- [YOUR OBJECTIVE] In the following material, identify every line holding the string "slightly" and return it.

- [INPUT DATA]
--- src/rtl/sat_ctr_predictor_table_if.sv ---
// -----------------------------------------------------------------------------
// sat_ctr_predictor_table_if
//   Groups the fetch-side lookup signals and the resolve-side update signals
//   of the saturating-counter predictor table.
//
//   Lookup  : request, req_pc -> prediction, pred_valid, pred_hist
//   Update  : result, upd_pc, upd_hist, taken, upd_pred
//   Stats   : mispredicts
//
//   master : the pipeline (fetch + branch resolution) driving the predictor
//   slave  : the predictor table itself
// -----------------------------------------------------------------------------
interface sat_ctr_predictor_table_if #(
  parameter int IDX_W  = 6,
  parameter int HIST_W = 6,
  parameter int STAT_W = 16
);
  logic              request;
  logic [IDX_W-1:0]  req_pc;
  logic              prediction;
  logic              pred_valid;
  logic [HIST_W-1:0] pred_hist;

  logic              result;
  logic [IDX_W-1:0]  upd_pc;
  logic [HIST_W-1:0] upd_hist;
  logic              taken;
  logic              upd_pred;

  logic [STAT_W-1:0] mispredicts;

  modport master (
    output request, req_pc,
    output result, upd_pc, upd_hist, taken, upd_pred,
    input  prediction, pred_valid, pred_hist, mispredicts
  );

  modport slave (
    input  request, req_pc,
    input  result, upd_pc, upd_hist, taken, upd_pred,
    output prediction, pred_valid, pred_hist, mispredicts
  );
endinterface
[config.mk]
export PLATFORM = sky130hd
export DESIGN_NAME = psum_route_node
export DESIGN_NICKNAME = d
export VERILOG_FILES = /design/src/rtl/psum_route_node.sv
export SDC_FILE = /design/constraint.sdc
export NUM_CORES = 1
export LEC_CHECK = 0
export CORE_MARGIN = 2
export CORE_UTILIZATION = 54
export CTS_CLUSTER_SIZE = 12
export DETAILED_ROUTE_END_ITERATION = 8
export GPL_TIMING_DRIVEN = 0
export PLACE_DENSITY = 0.73
export SLEW_MARGIN = 15
export SYNTH_ARGS = -nofsm -noshare
export SYNTH_HDL_FRONTEND = slang
export SYNTH_SLANG_ARGS = --single-unit
[constraint.sdc]
create_clock -name clock -period 3.3 [get_ports clock]
set_clock_uncertainty 0.15 [all_clocks]
set_input_delay 0.825 -clock clock [delete_from_list [all_inputs] [get_ports clock]]
set_output_delay 0.825 -clock clock [all_outputs]
set_load 0.005 [all_outputs]
[config.mk]
export PLATFORM = sky130hd
export DESIGN_NAME = lsb_mem_port_flat
export DESIGN_NICKNAME = d
export VERILOG_FILES = /design/src/rtl/lsb_mem_port_if.sv /design/src/rtl/lsb_mem_port.sv /design/src/flat_wrapper.sv
export SDC_FILE = /design/constraint.sdc
export NUM_CORES = 1
export LEC_CHECK = 0
export BUFFER_PORTS_ARGS = -buffer_cell sky130_fd_sc_hd__buf_4
export CAP_MARGIN = 25
export CORE_MARGIN = 2
export CORE_UTILIZATION = 61
export CTS_CLUSTER_SIZE = 20
export DETAILED_ROUTE_END_ITERATION = 8
export GPL_TIMING_DRIVEN = 0
export HOLD_SLACK_MARGIN = 0.02
export PLACE_DENSITY = 0.95
export SLEW_MARGIN = 10
export SYNTH_ARGS = -nofsm -noshare
export SYNTH_HDL_FRONTEND = slang
export SYNTH_SLANG_ARGS = --single-unit
[constraint.sdc]
create_clock -name clk_in -period 6.4 [get_ports clk_in]
set_input_delay 1.28 -clock clk_in [delete_from_list [all_inputs] [get_ports clk_in]]
set_output_delay 1.28 -clock clk_in [all_outputs]
set_load 0.02 [all_outputs]
[src/rtl/lsb_mem_port_if.sv]
// LSB-to-memory request interface: one load/store request per handshake,
// completed by a one-cycle mem_ready pulse carrying the load result.
interface lsb_mem_port_if #(
  parameter int ADDR_WIDTH = 32
);
  logic                  mem_valid;
  logic                  mem_wr;
  logic [2:0]            mem_len;
  logic [ADDR_WIDTH-1:0] mem_addr;
  logic [31:0]           mem_value;
  logic                  mem_ready;
  logic [31:0]           mem_result;

  // Requester side (the LoadStoreBuffer)
  modport master (
    output mem_valid, mem_wr, mem_len, mem_addr, mem_value,
    input  mem_ready, mem_result
  );

  // Responder side (this memory port)
  modport slave (
    input  mem_valid, mem_wr, mem_len, mem_addr, mem_value,
    output mem_ready, mem_result
  );
endinterface
**src/rtl/seq_pattern_gen.sv**
```systemverilog
// seq_pattern_gen: serial bit-pattern transmitter.
// Latches a WIDTH-bit pattern on start and shifts it out MSB-first, one bit
// per clk. The frame repeats repeat_count times (0 counts as 1), with GAP idle
// cycles between frames. The cycle that pulses frame_done is the first gap cycle.
// Optional feature macro: SEQGEN_PARITY_EN appends an even-parity bit cycle
// after the LSB of every frame.
module seq_pattern_gen #(
  parameter int WIDTH = 8,
  parameter int GAP   = 2,
  parameter int CNTW  = 8
) (
  input  logic             clk,
  input  logic             reset,
  input  logic             start,
  input  logic [WIDTH-1:0] pattern,
  input  logic [CNTW-1:0]  repeat_count,
  output logic             out,
  output logic             busy,
  output logic             frame_done,
  output logic             done
);

  localparam int BCW = $clog2(WIDTH + 1);
  localparam logic [BCW-1:0] BIT_LAST = BCW'(WIDTH);
  localparam logic [7:0]     GAP_LAST = 8'(GAP);

  typedef enum logic [1:0] {
    S_IDLE,
    S_SHIFT,
    S_PARITY,
    S_GAP
  } state_t;

  state_t           state_q, state_d;
  logic [WIDTH-1:0] pat_q, pat_d;        // latched pattern, reused for every repeat
  logic [WIDTH-1:0] shreg_q, shreg_d;    // bits still to send, MSB next
  logic [BCW-1:0]   bit_cnt_q, bit_cnt_d; // bits already sent in this frame
  logic [7:0]       gap_cnt_q, gap_cnt_d;
  logic [CNTW-1:0]  frames_q, frames_d;   // frames remaining, including the current one
  logic             out_q, out_d;
  logic             busy_q, busy_d;
  logic             frame_done_q, frame_done_d;
  logic             done_q, done_d;
  logic             end_frame;

  // Next-state and next-output computation for the transmitter FSM
  always_comb begin
    state_d      = state_q;
    pat_d        = pat_q;
    shreg_d      = shreg_q;
    bit_cnt_d    = bit_cnt_q;
    gap_cnt_d    = gap_cnt_q;
    frames_d     = frames_q;
    out_d        = 1'b0;
    busy_d       = busy_q;
    frame_done_d = 1'b0;
    done_d       = 1'b0;
    end_frame    = 1'b0;

    case (state_q)
      S_IDLE: begin
        if (start) begin
          pat_d     = pattern;
          frames_d  = (repeat_count == '0) ? CNTW'(1) : repeat_count;
          out_d     = pattern[WIDTH-1];
          shreg_d   = pattern << 1;
          bit_cnt_d = BCW'(1);
          busy_d    = 1'b1;
          state_d   = S_SHIFT;
        end
      end

      S_SHIFT: begin
        if (bit_cnt_q != BIT_LAST) begin
          out_d     = shreg_q[WIDTH-1];
          shreg_d   = shreg_q << 1;
          bit_cnt_d = bit_cnt_q + 1'b1;
        end else begin
`ifdef SEQGEN_PARITY_EN
          out_d   = ^pat_q;
          state_d = S_PARITY;
`else
          end_frame = 1'b1;
`endif
        end
      end

`ifdef SEQGEN_PARITY_EN
      S_PARITY: begin
        end_frame = 1'b1;
      end
`endif

      S_GAP: begin
        // gap_cnt counts gap cycles already shown; the frame_done cycle was number 1
        if (gap_cnt_q == GAP_LAST) begin
          out_d     = pat_q[WIDTH-1];
          shreg_d   = pat_q << 1;
          bit_cnt_d = BCW'(1);
          state_d   = S_SHIFT;
        end else begin
          gap_cnt_d = gap_cnt_q + 8'd1;
        end
      end

      default: state_d = S_IDLE;
    endcase

    if (end_frame) begin
      frame_done_d = 1'b1;
      bit_cnt_d    = '0;
      if (frames_q == CNTW'(1)) begin
        done_d  = 1'b1;
        busy_d  = 1'b0;
        state_d = S_IDLE;
      end else begin
        frames_d  = frames_q - CNTW'(1);
        gap_cnt_d = 8'd1;
        state_d   = S_GAP;
      end
    end
  end

  // State and registered outputs; reset aborts any transfer without pulses
  always_ff @(posedge clk) begin
    if (reset) begin
      state_q      <= S_IDLE;
      pat_q        <= '0;
      shreg_q      <= '0;
      bit_cnt_q    <= '0;
      gap_cnt_q    <= '0;
      frames_q     <= '0;
      out_q        <= 1'b0;
      busy_q       <= 1'b0;
      frame_done_q <= 1'b0;
      done_q       <= 1'b0;
    end else begin
      state_q      <= state_d;
      pat_q        <= pat_d;
      shreg_q      <= shreg_d;
      bit_cnt_q    <= bit_cnt_d;
      gap_cnt_q    <= gap_cnt_d;
      frames_q     <= frames_d;
      out_q        <= out_d;
      busy_q       <= busy_d;
      frame_done_q <= frame_done_d;
      done_q       <= done_d;
    end
  end

  assign out        = out_q;
  assign busy       = busy_q;
  assign frame_done = frame_done_q;
  assign done       = done_q;

endmodule

```
**config.mk**
```make
export PLATFORM = sky130hd
export DESIGN_NAME = seq_pattern_gen
export DESIGN_NICKNAME = d
export VERILOG_FILES = /design/src/rtl/seq_pattern_gen.sv
export SDC_FILE = /design/constraint.sdc
export NUM_CORES = 1
export LEC_CHECK = 0
export BUFFER_PORTS_ARGS = -buffer_cell sky130_fd_sc_hd__buf_2
export CORE_MARGIN = 2
export CORE_UTILIZATION = 25
export CTS_BUF_LIST = sky130_fd_sc_hd__clkbuf_16
export CTS_CLUSTER_DIAMETER = 120
export DETAILED_ROUTE_END_ITERATION = 16
export GPL_ROUTABILITY_DRIVEN = 1
export GPL_TIMING_DRIVEN = 0
export PLACE_DENSITY = 0.45
export SLEW_MARGIN = 15
export SYNTH_ARGS = -nofsm -noshare
export SYNTH_HDL_FRONTEND = slang
export SYNTH_SLANG_ARGS = --single-unit
```
**constraint.sdc**
```tcl
create_clock -name clk -period 4.5 [get_ports clk]
set_clock_uncertainty 0.1 [all_clocks]
set_input_delay 0.225 -clock clk [delete_from_list [all_inputs] [get_ports clk]]
set_output_delay 0.225 -clock clk [all_outputs]
set_load 0.1 [all_outputs]
```
==> metrics.md <==
| Metric | Value |
|---|---|
| Share of flip-flops with an asynchronous set or reset after synthesis | 0% |
| DP Area | 2447 sq um |
| Number of vias per cell after detailed routing | ~5 |
| Die H | 97.86 um |
| Startpoint of the worst register-to-register path | state_q[0] |
| Number of levels the H-tree was split into | 2 |
| Area growth from synthesis to final layout | 18.69% |
| Hold_ws | 0.08366 ns |
| Multiplexer share of the synthesized area | 2.727% |
| Hold EP | pat_q[2] |
| Total Routed Length | 5.786 mm |
| Synth Area in Adders | roughly 5.7% |
| Post-Place Worst Slack | 2.039 ns |
| Register-to-register setup slack | 2.07 ns |
| Filler Cell Count | ~950 |
| Period utilization | a little over half |
| Synthesized netlist net count | 283 |
| Tmin final | 2.426 ns |
| Dominant combinational cell family by area after synthesis | simple AND/OR/NAND/NOR gates |
| Full die area | ~9600 sq um |
| Mean instance size in the synthesized netlist | 8.670 sq um |
| Initial drt markers | 92 |
| Share of final-layout standard cells stronger than drive strength 1 | 15.85% |
| Post-synthesis cell count | about 250 |
| Fin cells | about 400 |
| Count of final hold-check violations | 0 |
| Kind of capture point of the worst setup path | register |
| Lkg Pwr | 0.9809 nW |
| Clock tree from TritonCTS | yes |
| Status | finished clean |
| Post-route antenna net violation count | 0 |
| Number of iterations in the first detailed-routing pass | 4 |
| Fraction of the mapped netlist area in simple logic gates | 25.97% |
| Port-buffer cells | 22 |
| I/O pin cnt | 23 |
| Relative slew margins | 61.30% |
| Synth Register Bits | slightly above 40 |
| Sequential fraction of the synthesis area | between 30% and 40% |
| Layout net count | 312 |
| Number of warnings issued by yosys | 0 |
| Max Root-Sink Buffers | 2 |
| Depth of the most critical reg-to-reg path | 7 |
| Number of enable flip-flop cells after synthesis | 0 |
| Die width | 97.86 um |
| Cell at the root of the clock tree | clkbuf_16 |
| Area of the placeable core | 8636 sq um |
| Instance count after placement with tap cells included | 384 |
| Clock Pin Slew Worst Setup and Hold Paths | about 0.060 ns |
| Max IR drop VDD | roughly 0.14 mV |
| Final setup violation count | 0 |
| Number of instances resized during post-cts repair | 0 |
| Most common cell after layout, fill and taps aside | dfxtp_1 |
| Type of the setup path with the least slack | register to register |
| Clock latency reported for the late side of the worst-skew pair | 0.29 ns |
| Data arrival time of the critical path | between 2 and 3 ns |
| Endpoint of the most critical register-to-register path | out |
| Number of sinks handled by clock tree synthesis | 41 |
| Critical Path Fanout Max | 10 |
| Number of post-CTS setup repair buffers | 0 |
| Wire length of the first global-routing pass | 9.832 mm |
| Number of maximum-capacitance constraint violations | 0 |
| Final setup margin | 2.074 ns |
| Post-synthesis xor/xnor area fraction | 2.784% |
| Number of buffers created by CTS | 5 |
| Weighted congestion reported at the end of routability-driven placement | 0.8031 |
| Detail-routed net length per standard cell | between 10 and 15 um |
| Startpoint of the most critical hold path | pattern[2] |
| Drc violations | 0 |
| Hold buffers post-CTS | 0 |
| Worst Path Required | roughly 4.6 ns |
| Initial core utilization | 25.50% |
| Cell area after layout | 2614 sq um |
| RSZ-0062 raised after global routing | false |
| Pin count of the biggest net entering global routing | 14 |
| ANT cells | 0 |
| Total number of placement rows | 34 |
| Most used DFF post-synth | dfxtp_1 |
| Number of antenna violations at the first check in global routing | 0 |
| Slew at the pin with the worst max-slew slack | between 0.5 and 0.6 ns |
| Overall Global Routing Usage | 12.86% |
| Power per Cell Area | ~450 nW/um^2 |
| Number of global-route vias before repair | approximately 1900 |
| Worst hold path class | input port to register |
| Distinct cells, synth | 50 |
| Placed wire-length estimate | slightly above 4 mm |
| Compound-Gate Fraction of Synth Area | about 22% |
| Worst hold stages | 3 |
| Sort of element at the start of the critical path | register |
| Final slew viol count | 0 |
| Via count | 1975 |
| Sum of negative setup slack | 0 ns |
| Commonest non-fill, non-tap cells in the layout | dfxtp_1, nand2_1, buf_2 |
| Post-Synthesis Cell Area | 2202 sq um |
| Fmax | 412.2 MHz |
| Remaining global-route overflow | 0 |
[worst max path at each step]
stage	startpoint	cells after the start	end
final	state_q[0]	7	out
after global routing	state_q[0]	7	out
after CTS	state_q[0]	7	out
after detailed placement	state_q[0]	7	out
after global placement	state_q[0]	7	out
after floorplan	gap_cnt_q[0]	6	state_q[0]
[critical path, cell delays in order, from the launching register on]
cell	delay, ns
dfxtp_1	0.34
inv_1	0.11
ha_1	0.21
and2_1	0.14
clkbuf_1	0.41
clkbuf_1	0.51
nand2_1	0.20
a311oi_1	0.29
[cell families (layout without fill, tap and decap cells)]
group	after synthesis	in the layout
AND/OR/NAND/NOR	102	102
AO/OA/AOI/OAI	67	67
flip-flops	41	41
buffers and inverters	21	51
adder cells (fa/ha/maj)	10	10
XOR/XNOR	7	7
multiplexers	6	6
[sequential cells by signal (all words and copies together), names as in the netlist]
signal / cells
pat_q: 8
busy: 1
out: 1
bit_cnt_q: 4
done: 1
state_q: 2
shreg_q: 7
gap_cnt_q: 8
frames_q: 8
frame_done: 1
[layout make-up]
| cell class | instances | area, sq um | share of cell area (%) |
|---|---|---|---|
| clock inverters | 3 | 41.29 | 1.580 |
| clock buffers | 5 | 125.1 | 4.787 |
| inverters | 9 | 33.78 | 1.292 |
| well taps | 108 | 135.1 | 5.170 |
| repair buffers | 22 | 110.1 | 4.213 |
| flip-flops and latches | 41 | 820.8 | 31.40 |
| multi-input cells | 192 | 1300 | 49.74 |
| plain buffers | 12 | 47.55 | 1.819 |
[per-stage QoR]
stage	power (W)	utilization, %
finish	0.001174	30.27
floorplan	0.0006891	-
global placement	0.0007742	28.34
global route	0.001253	30.27
CTS	0.001189	30.27
detailed placement	0.0007747	28.34
[per-layer routing]
metal / vias to the layer above / routed length, um / track usage, %
li1: 1007 / - / -
met3: 6 / 309 / 3.651
met1: 920 / 2851 / 18.46
met5: - / 0 / 0
met4: 0 / 80 / 3.953
met2: 42 / 2545 / 18.65
[report_power, final]
part / switching (W) / leakage, nW / total [W] / internal (W)
clock network: 0.000150 / 0.0775 / 0.000409 / 0.000260
registers: 0.0000339 / 0.336 / 0.000441 / 0.000407
logic: 0.000200 / 0.568 / 0.000324 / 0.000123
[Yosys cell counts (all sizes together) (6+ instances only)]
library cell | count | share of area, %
clkbuf | 10 | 1.8
nor3b | 9 | 3.1
ha | 10 | 5.7
nor2 | 15 | 2.6
nand2b | 7 | 2.0
dfxtp | 41 | 37
a21oi | 18 | 4.1
a211oi | 9 | 3.1
o21ai | 6 | 2.0
nand2 | 25 | 4.4
mux2i | 6 | 2.7
nand3 | 10 | 2.3
a31oi | 11 | 3.1
inv | 9 | 1.5
a221oi | 7 | 2.8
nor3 | 9 | 2.6
(Power assumes the default switching activity.)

- [WRITTEN RESPONSE]
| Synth Register Bits | slightly above 40 |
| Placed wire-length estimate | slightly above 4 mm |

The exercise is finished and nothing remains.